Introduced on a small scale in 1980 in the UK, it took until 1987 for the major U.S. record labels to begin widely manufacturing cassette singles, sensing a similar shift to what had happened with albums may happen – as vinyl sales were overtaken by cassettes.
While the rise of the Walkman, inexpensive boom boxes, and car cassette players helped make the cassette the number one album format of the late ’80s, it was these same innovations that killed the cassingle.
You see, a cassingle is remarkably inefficient way to carry music, given it is the same physical size as a 90 minute tape.
With home taping on the rise at the time, and gloveboxes only good for three or four tapes, you aren’t exactly going to bring a tape with one song each side — often the same song, too — on the road with you.
It took until 1991 for the true market for cassingles to reveal itself, kids! Kids who just want the latest Bart Simpson song and will gladly rewind it back and again over and over. By early ’91 most kids had tape decks, and at any rate you didn’t want them touching the record player.

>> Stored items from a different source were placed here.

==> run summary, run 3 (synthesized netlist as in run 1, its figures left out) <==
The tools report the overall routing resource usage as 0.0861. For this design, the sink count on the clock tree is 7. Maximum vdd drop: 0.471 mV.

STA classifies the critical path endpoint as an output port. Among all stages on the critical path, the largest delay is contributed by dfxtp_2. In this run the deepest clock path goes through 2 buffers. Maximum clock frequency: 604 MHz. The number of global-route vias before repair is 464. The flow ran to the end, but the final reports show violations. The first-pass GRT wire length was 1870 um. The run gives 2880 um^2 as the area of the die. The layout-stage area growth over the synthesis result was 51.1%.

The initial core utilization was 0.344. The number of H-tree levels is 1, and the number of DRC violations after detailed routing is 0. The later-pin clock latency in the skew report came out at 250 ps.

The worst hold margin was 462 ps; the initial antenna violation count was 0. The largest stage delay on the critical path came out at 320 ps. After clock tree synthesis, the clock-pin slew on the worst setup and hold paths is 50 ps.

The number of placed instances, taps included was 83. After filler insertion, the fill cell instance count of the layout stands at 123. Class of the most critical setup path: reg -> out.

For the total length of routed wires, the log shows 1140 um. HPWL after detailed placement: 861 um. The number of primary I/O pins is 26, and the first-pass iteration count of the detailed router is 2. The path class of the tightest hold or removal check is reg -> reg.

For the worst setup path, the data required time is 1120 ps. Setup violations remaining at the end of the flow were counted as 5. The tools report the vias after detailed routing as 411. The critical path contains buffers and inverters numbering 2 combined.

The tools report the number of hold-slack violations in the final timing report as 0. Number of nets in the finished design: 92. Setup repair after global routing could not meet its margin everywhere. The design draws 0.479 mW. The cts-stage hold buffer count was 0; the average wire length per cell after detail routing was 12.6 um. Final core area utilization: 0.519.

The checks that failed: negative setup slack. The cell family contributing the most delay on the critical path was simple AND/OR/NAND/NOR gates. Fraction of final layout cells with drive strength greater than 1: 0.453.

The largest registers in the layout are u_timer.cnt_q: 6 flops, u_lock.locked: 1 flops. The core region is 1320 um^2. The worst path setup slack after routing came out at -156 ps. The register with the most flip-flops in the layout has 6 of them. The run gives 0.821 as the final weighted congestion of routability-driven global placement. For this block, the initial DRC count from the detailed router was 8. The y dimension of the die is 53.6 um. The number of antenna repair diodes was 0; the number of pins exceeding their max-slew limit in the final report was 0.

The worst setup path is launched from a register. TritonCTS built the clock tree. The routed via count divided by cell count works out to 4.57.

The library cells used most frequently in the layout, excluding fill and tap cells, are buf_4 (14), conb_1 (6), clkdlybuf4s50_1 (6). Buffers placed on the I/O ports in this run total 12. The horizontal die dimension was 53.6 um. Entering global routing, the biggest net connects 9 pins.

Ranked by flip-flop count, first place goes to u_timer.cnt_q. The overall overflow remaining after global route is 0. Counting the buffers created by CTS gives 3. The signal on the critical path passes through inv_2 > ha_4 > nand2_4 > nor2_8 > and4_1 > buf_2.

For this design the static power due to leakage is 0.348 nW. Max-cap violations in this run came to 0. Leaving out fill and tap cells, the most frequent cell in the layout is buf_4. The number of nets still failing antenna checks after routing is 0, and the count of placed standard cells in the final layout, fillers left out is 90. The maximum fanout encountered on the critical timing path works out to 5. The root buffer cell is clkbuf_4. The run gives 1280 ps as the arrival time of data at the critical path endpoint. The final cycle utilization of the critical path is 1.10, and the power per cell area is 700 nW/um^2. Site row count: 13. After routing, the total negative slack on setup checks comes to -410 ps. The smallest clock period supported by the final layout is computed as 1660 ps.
--- src/rtl/dte_pkg.sv ---
package dte_pkg;
  typedef enum logic {
    ST_IDLE = 1'b0,
    ST_WALK = 1'b1
  } dte_state_e;
endpackage

--- src/rtl/dte_regfile.sv ---
module dte_regfile #(
  parameter int DEPTH = 64,
  parameter int WIDTH = 36,
  localparam int AW = (DEPTH > 1) ? $clog2(DEPTH) : 1
) (
  input  logic             clk_i,
  input  logic             rst_ni,
  input  logic             we_i,
  input  logic [AW-1:0]    waddr_i,
  input  logic [WIDTH-1:0] wdata_i,
  input  logic [AW-1:0]    raddr_i,
  output logic [WIDTH-1:0] rdata_o
);
  logic [WIDTH-1:0] mem_q [DEPTH];

  always_ff @(posedge clk_i or negedge rst_ni) begin
    if (!rst_ni) begin
      for (int i = 0; i < DEPTH; i++) mem_q[i] <= '0;
    end else if (we_i) begin
      mem_q[waddr_i] <= wdata_i;
    end
  end

  assign rdata_o = mem_q[raddr_i];
endmodule

--- src/rtl/dte_node_step.sv ---
module dte_node_step #(
  parameter int N_FEAT = 8,
  parameter int FEAT_W = 8,
  parameter int ADDR_W = 6,
  parameter int VAL_W  = 8,
  parameter int WGT_W  = 4,
  localparam int FIDX_W = $clog2(N_FEAT),
  localparam int NODE_W = 1 + FIDX_W + FEAT_W + 2*ADDR_W + VAL_W + WGT_W
) (
  input  logic [NODE_W-1:0]        node_i,
  input  logic [N_FEAT*FEAT_W-1:0] feat_vec_i,
  output logic                     is_split_o,
  output logic [ADDR_W-1:0]        next_addr_o,
  output logic [VAL_W-1:0]         leaf_val_o,
  output logic [WGT_W-1:0]         leaf_wgt_o
);
  localparam int O_FIDX  = 1;
  localparam int O_THR   = O_FIDX + FIDX_W;
  localparam int O_LEFT  = O_THR + FEAT_W;
  localparam int O_RIGHT = O_LEFT + ADDR_W;
  localparam int O_VAL   = O_RIGHT + ADDR_W;
  localparam int O_WGT   = O_VAL + VAL_W;

  logic [FEAT_W-1:0] feats [N_FEAT];
  for (genvar g = 0; g < N_FEAT; g++) begin : g_unpack
    assign feats[g] = feat_vec_i[g*FEAT_W +: FEAT_W];
  end

  logic [FIDX_W-1:0] fidx;
  logic [FEAT_W-1:0] thr;
  logic              go_right;

  assign fidx        = node_i[O_FIDX +: FIDX_W];
  assign thr         = node_i[O_THR +: FEAT_W];
  assign go_right    = (feats[fidx] >= thr);
  assign is_split_o  = node_i[0];
  assign next_addr_o = go_right ? node_i[O_RIGHT +: ADDR_W] : node_i[O_LEFT +: ADDR_W];
  assign leaf_val_o  = node_i[O_VAL +: VAL_W];
  assign leaf_wgt_o  = node_i[O_WGT +: WGT_W];
endmodule

--- src/rtl/dte_weight_acc.sv ---
module dte_weight_acc #(
  parameter int VAL_W = 8,
  parameter int WGT_W = 4,
  parameter int ACC_W = 16,
  localparam int PROD_W = VAL_W + WGT_W + 1
) (
  input  logic             add_en_i,
  input  logic [ACC_W-1:0] acc_i,
  input  logic [VAL_W-1:0] val_i,
  input  logic [WGT_W-1:0] wgt_i,
  output logic [ACC_W-1:0] sum_o
);
  logic signed [PROD_W-1:0] val_s, wgt_s, prod;
  logic        [ACC_W-1:0]  prod_ext;

  assign val_s    = PROD_W'($signed(val_i));
  assign wgt_s    = PROD_W'($signed({1'b0, wgt_i}));
  assign prod     = val_s * wgt_s;
  assign prod_ext = {{(ACC_W-PROD_W){prod[PROD_W-1]}}, prod};
  assign sum_o    = add_en_i ? (acc_i + prod_ext) : acc_i;
endmodule

--- src/rtl/dt_ensemble_engine.sv ---
module dt_ensemble_engine #(
  parameter int N_FEAT    = 8,
  parameter int FEAT_W    = 8,
  parameter int ADDR_W    = 6,
  parameter int VAL_W     = 8,
  parameter int WGT_W     = 4,
  parameter int N_TREES   = 4,
  parameter int MAX_DEPTH = 8,
  localparam int FIDX_W  = $clog2(N_FEAT),
  localparam int NODE_W  = 1 + FIDX_W + FEAT_W + 2*ADDR_W + VAL_W + WGT_W,
  localparam int N_NODES = 1 << ADDR_W,
  localparam int TIDX_W  = (N_TREES > 1) ? $clog2(N_TREES) : 1,
  localparam int DEPTH_W = $clog2(MAX_DEPTH + 1),
  localparam int ACC_W   = VAL_W + WGT_W + 1 + TIDX_W + 1
) (
  input  logic                     clk_i,
  input  logic                     rst_ni,
  input  logic                     node_we_i,
  input  logic [ADDR_W-1:0]        node_addr_i,
  input  logic [NODE_W-1:0]        node_data_i,
  input  logic                     root_we_i,
  input  logic [TIDX_W-1:0]        root_sel_i,
  input  logic [ADDR_W-1:0]        root_addr_i,
  input  logic [N_FEAT*FEAT_W-1:0] feat_i,
  input  logic                     start_i,
  output logic                     busy_o,
  output logic                     done_o,
  output logic                     decision_o,
  output logic [ACC_W-1:0]         score_o,
  output logic                     err_o
);
  import dte_pkg::*;

  dte_state_e               state_q;
  logic [N_FEAT*FEAT_W-1:0] feat_q;
  logic [TIDX_W-1:0]        tree_q;
  logic [ADDR_W-1:0]        addr_q;
  logic [DEPTH_W-1:0]       depth_q;
  logic [ACC_W-1:0]         acc_q, score_q;
  logic                     err_run_q, err_q, dec_q, done_q;

  logic                     busy;
  logic [NODE_W-1:0]        node;
  logic [TIDX_W-1:0]        root_raddr;
  logic [ADDR_W-1:0]        root_addr;
  logic                     is_split;
  logic [ADDR_W-1:0]        next_addr;
  logic [VAL_W-1:0]         leaf_val;
  logic [WGT_W-1:0]         leaf_wgt;
  logic [ACC_W-1:0]         sum;
  logic                     overrun, tree_end, last_tree;

  assign busy = (state_q == ST_WALK);

  dte_regfile #(.DEPTH(N_NODES), .WIDTH(NODE_W)) u_nodes (
    .clk_i   (clk_i),
    .rst_ni  (rst_ni),
    .we_i    (node_we_i && !busy),
    .waddr_i (node_addr_i),
    .wdata_i (node_data_i),
    .raddr_i (addr_q),
    .rdata_o (node)
  );

  // idle: root of tree 0 for start; walking: root of the following tree
  assign root_raddr = busy ? (tree_q + 1'b1) : '0;

  dte_regfile #(.DEPTH(N_TREES), .WIDTH(ADDR_W)) u_roots (
    .clk_i   (clk_i),
    .rst_ni  (rst_ni),
    .we_i    (root_we_i && !busy),
    .waddr_i (root_sel_i),
    .wdata_i (root_addr_i),
    .raddr_i (root_raddr),
    .rdata_o (root_addr)
  );

  dte_node_step #(
    .N_FEAT(N_FEAT), .FEAT_W(FEAT_W), .ADDR_W(ADDR_W),
    .VAL_W(VAL_W), .WGT_W(WGT_W)
  ) u_step (
    .node_i      (node),
    .feat_vec_i  (feat_q),
    .is_split_o  (is_split),
    .next_addr_o (next_addr),
    .leaf_val_o  (leaf_val),
    .leaf_wgt_o  (leaf_wgt)
  );

  dte_weight_acc #(.VAL_W(VAL_W), .WGT_W(WGT_W), .ACC_W(ACC_W)) u_acc (
    .add_en_i (!is_split),
    .acc_i    (acc_q),
    .val_i    (leaf_val),
    .wgt_i    (leaf_wgt),
    .sum_o    (sum)
  );

  assign overrun   = is_split && (depth_q == DEPTH_W'(MAX_DEPTH));
  assign tree_end  = !is_split || overrun;
  assign last_tree = (tree_q == TIDX_W'(N_TREES - 1));

  always_ff @(posedge clk_i or negedge rst_ni) begin
    if (!rst_ni) begin
      state_q   <= ST_IDLE;
      feat_q    <= '0;
      tree_q    <= '0;
      addr_q    <= '0;
      depth_q   <= '0;
      acc_q     <= '0;
      score_q   <= '0;
      err_run_q <= 1'b0;
      err_q     <= 1'b0;
      dec_q     <= 1'b0;
      done_q    <= 1'b0;
    end else begin
      done_q <= 1'b0;
      unique case (state_q)
        ST_IDLE: begin
          if (start_i) begin
            state_q   <= ST_WALK;
            feat_q    <= feat_i;
            tree_q    <= '0;
            addr_q    <= root_addr;
            depth_q   <= '0;
            acc_q     <= '0;
            err_run_q <= 1'b0;
          end
        end
        ST_WALK: begin
          if (tree_end) begin
            acc_q     <= sum;
            err_run_q <= err_run_q | overrun;
            depth_q   <= '0;
            if (last_tree) begin
              state_q <= ST_IDLE;
              score_q <= sum;
              dec_q   <= !sum[ACC_W-1];
              err_q   <= err_run_q | overrun;
              done_q  <= 1'b1;
            end else begin
              tree_q <= tree_q + 1'b1;
              addr_q <= root_addr;
            end
          end else begin
            addr_q  <= next_addr;
            depth_q <= depth_q + 1'b1;
          end
        end
        default: state_q <= ST_IDLE;
      endcase
    end
  end

  assign busy_o     = busy;
  assign done_o     = done_q;
  assign decision_o = dec_q;
  assign score_o    = score_q;
  assign err_o      = err_q;
endmodule

--- config.mk ---
export PLATFORM = sky130hd
export DESIGN_NAME = dt_ensemble_engine
export DESIGN_NICKNAME = d
export VERILOG_FILES = /design/src/rtl/dte_pkg.sv /design/src/rtl/dte_regfile.sv /design/src/rtl/dte_node_step.sv /design/src/rtl/dte_weight_acc.sv /design/src/rtl/dt_ensemble_engine.sv
export SDC_FILE = /design/constraint.sdc
export NUM_CORES = 2
export LEC_CHECK = 0
export BUFFER_PORTS_ARGS = -buffer_cell sky130_fd_sc_hd__buf_4
export CORE_MARGIN = 1
export CORE_UTILIZATION = 27
export DETAILED_ROUTE_END_ITERATION = 8
export PLACE_DENSITY = 0.44
export REMOVE_ABC_BUFFERS = 1
export SETUP_SLACK_MARGIN = 0.4
export SLEW_MARGIN = 15
export SYNTH_ARGS = -nofsm -noshare
export SYNTH_HDL_FRONTEND = slang
export SYNTH_SLANG_ARGS = --single-unit
--- constraint.sdc ---
create_clock -name clk_i -period 8.75 [get_ports clk_i]
set_input_delay 1.75 -clock clk_i [delete_from_list [all_inputs] [get_ports clk_i]]
set_output_delay 1.75 -clock clk_i [all_outputs]
set_load 0.01 [all_outputs]
==> reports/qor.yml <==
synthesis:
  ys_async_sr_fraction_pct: 100.0
  yosys_warnings: 0
  synth_edf_count: 0
  syn_avg_cell_area_um2: 15.87
  ys.flop_type: "dfrtp_1"
  synth_top_area_cell: "dfrtp_1"
  synth_commonest_cells: "dfrtp_1 (2441), mux2_2 (2350), mux4_2 (736)"
  yosysTopAreaCellShare_pct: 54.49
  synth_cell_types: 56
  synthTopCellsByArea: "dfrtp_1 (54%), mux2_2 (24%), mux4_2 (15%)"
  synth_area_mm2: 0.1121
  ys_seq_elements: 2441
  synthCells: 7064
  synth.most_common_cell: "dfrtp_1"
  synth-seq-area-share_pct: 54.49
power_and_ir_drop:
  powerDensity_mw_per_mm2: 261.8
  seqPwrFrac_pct: 40.1
  pwr-share-clk_pct: 36.6
  total_leakage_power_nw: 60.68
  sw_frac_of_total_pct: 29.90
  irDropWorstVdd_v: 0.0001842
  internal-power_mw: 23.77
  p_total_mw: 33.91
  p_switching_mw: 10.14
  pwr-share-comb_pct: 23.4
sta:
  slew_headroom_pct: 18.51
  fin_crit_sh_pct: 90.58
  hold_viol: 0
  finalSetupViolCount: 0
  report.final.slew_viol_count: 0
  finClkSkew_ns: 0.04755
  finalCriticalPeriod_ns: 7.926
  grt_setup_unrepaired: "no"
  timing.fmax_ghz: 0.1262
  worst_pin_slew_ns: 1.219
  setup-tns-final_ns: 0
  worst_slack_ns: 0.8243
critical_path:
  cp-end-kind: "flip-flop"
  cp.required_ns: 9.55
  critPathMaxStageDelay_ns: 0.71
  crit_arrival_ns: 8.72
  path_delay_family: "multiplexers"
  cp_slowest_cell: "mux4_2"
  crit_chain: "buf_12 > buf_4 > mux4_2 > mux4_2 > mux4_2 > and2_1 > fa_1 > inv_1 > fa_1 > inv_1 > ha_1 > a21oi_1 > xnor2_1 > ha_1 > or4_1 > o22ai_1 > o211ai_1 > a21o_1 > a21oi_1 > o21ai_0 > xnor2_1 > or3_1 > a31o_2"
  cpMostUsedCell: "mux4_2"
  start_kind: "flip-flop"
  crit_type: "flip-flop to flip-flop"
  crit_path_max_fanout: 24
  critPathBufInv: 4
min_path:
  hp-class: "flip-flop to flip-flop"
finish:
  fin_nets: 7225
  regArea_mm2: 0.06110
  fin_cells: 12738
  syn_to_final_growth_pct: 15.57
  drive_gt1_share_pct: 54.68
  num-fill-cells: 40160
  multi_input_area_mm2: 0.04856
clocking:
  cts_tree: "built"
  clockBufferDepth: 4
  clock_latency_ns: 0.91
  clk_pin_slew_worst_paths_ns: 0.06
  cts_root_buf: "clkbuf_16"
  h-tree-depth: 5
  clock-sinks: 2441
  numCtsBuffers: 291
routing:
  dr.pass1.iters: 5
  drt-wirelength-per-cell_um: 29.85
  drt.antenna.violating_nets: 0
  via_per_inst: 5.008
  drc: 0
  initialDrtViolationCount: 4452
  vias: 63798
  drt-total-wl_um: 380200
placement:
  dp_cells: 12216
  place_ws_ns: 0.7375
  routabilityCongestion: 0.7570
  hpwlAfterDp_um: 216500
  io_buffer_count: 138
status:
  outcome: "completed"
global_route:
  grt_pass1_wl_um: 546200
  gr-usage-all-layers_pct: 18.16
  grt_pass1_vias: 68370
  antenna_found_initial: 43
  grt_overflow: 0
  grt_max_degree: 166
die:
  start_util_pct: 27.14
  die_w_um: 646.4
  io_pins: 139
  core_mm2: 0.4131
  die_h_um: 646.4
  rows: 236
  die_area_mm2: 0.4178
flow_run:
  maxCapViolCount: 0
[timing repair]
item	in CTS	in global routing
gates resized for setup	0	1
setup buffers	0	0
hold buffers	0	0
endpoints found under the setup margin	0	2
[placed cells by master (no fill, tap or decap), drive strengths merged, types with 9 or more instances in the layout]
cell type	netlist	layout
nor3	9	9
bufinv	0	16
ha	52	52
clkbuf	522	445
buf	149	350
mux2	2350	2350
nand3	17	17
and2	23	23
dfrtp	2441	2441
clkinv	0	42
xnor2	17	17
inv	67	78
mux4	736	736
nand2	301	301
a21oi	40	40
nor2	67	67
nor2b	22	22
a211oi	13	13
o211ai	10	10
a22o	13	13
mux2i	45	45
fa	18	18
o21ai	56	56
a22oi	11	11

‘Do The Bartman’ was released on cassingle only, and became the first cassingle-only song to reach the #1 spot on the Australian ARIA Singles chart.
The below ARIA Chartifact acknowledges this feat, while pointing out the chart battle in S.A. between songs from The Simpsons and Twin Peaks. What a time.
In truth, this chart stat was more emblematic of the fact that kids just wanted anything to do with Bart Simpson than with that format’s inherent rise, and the cassingle struggled to prove its relevance.
Ultimately, the cassingle was entirely phased out as a format by the turn of the century. The Simpsons and Twin Peaks continue to go strong.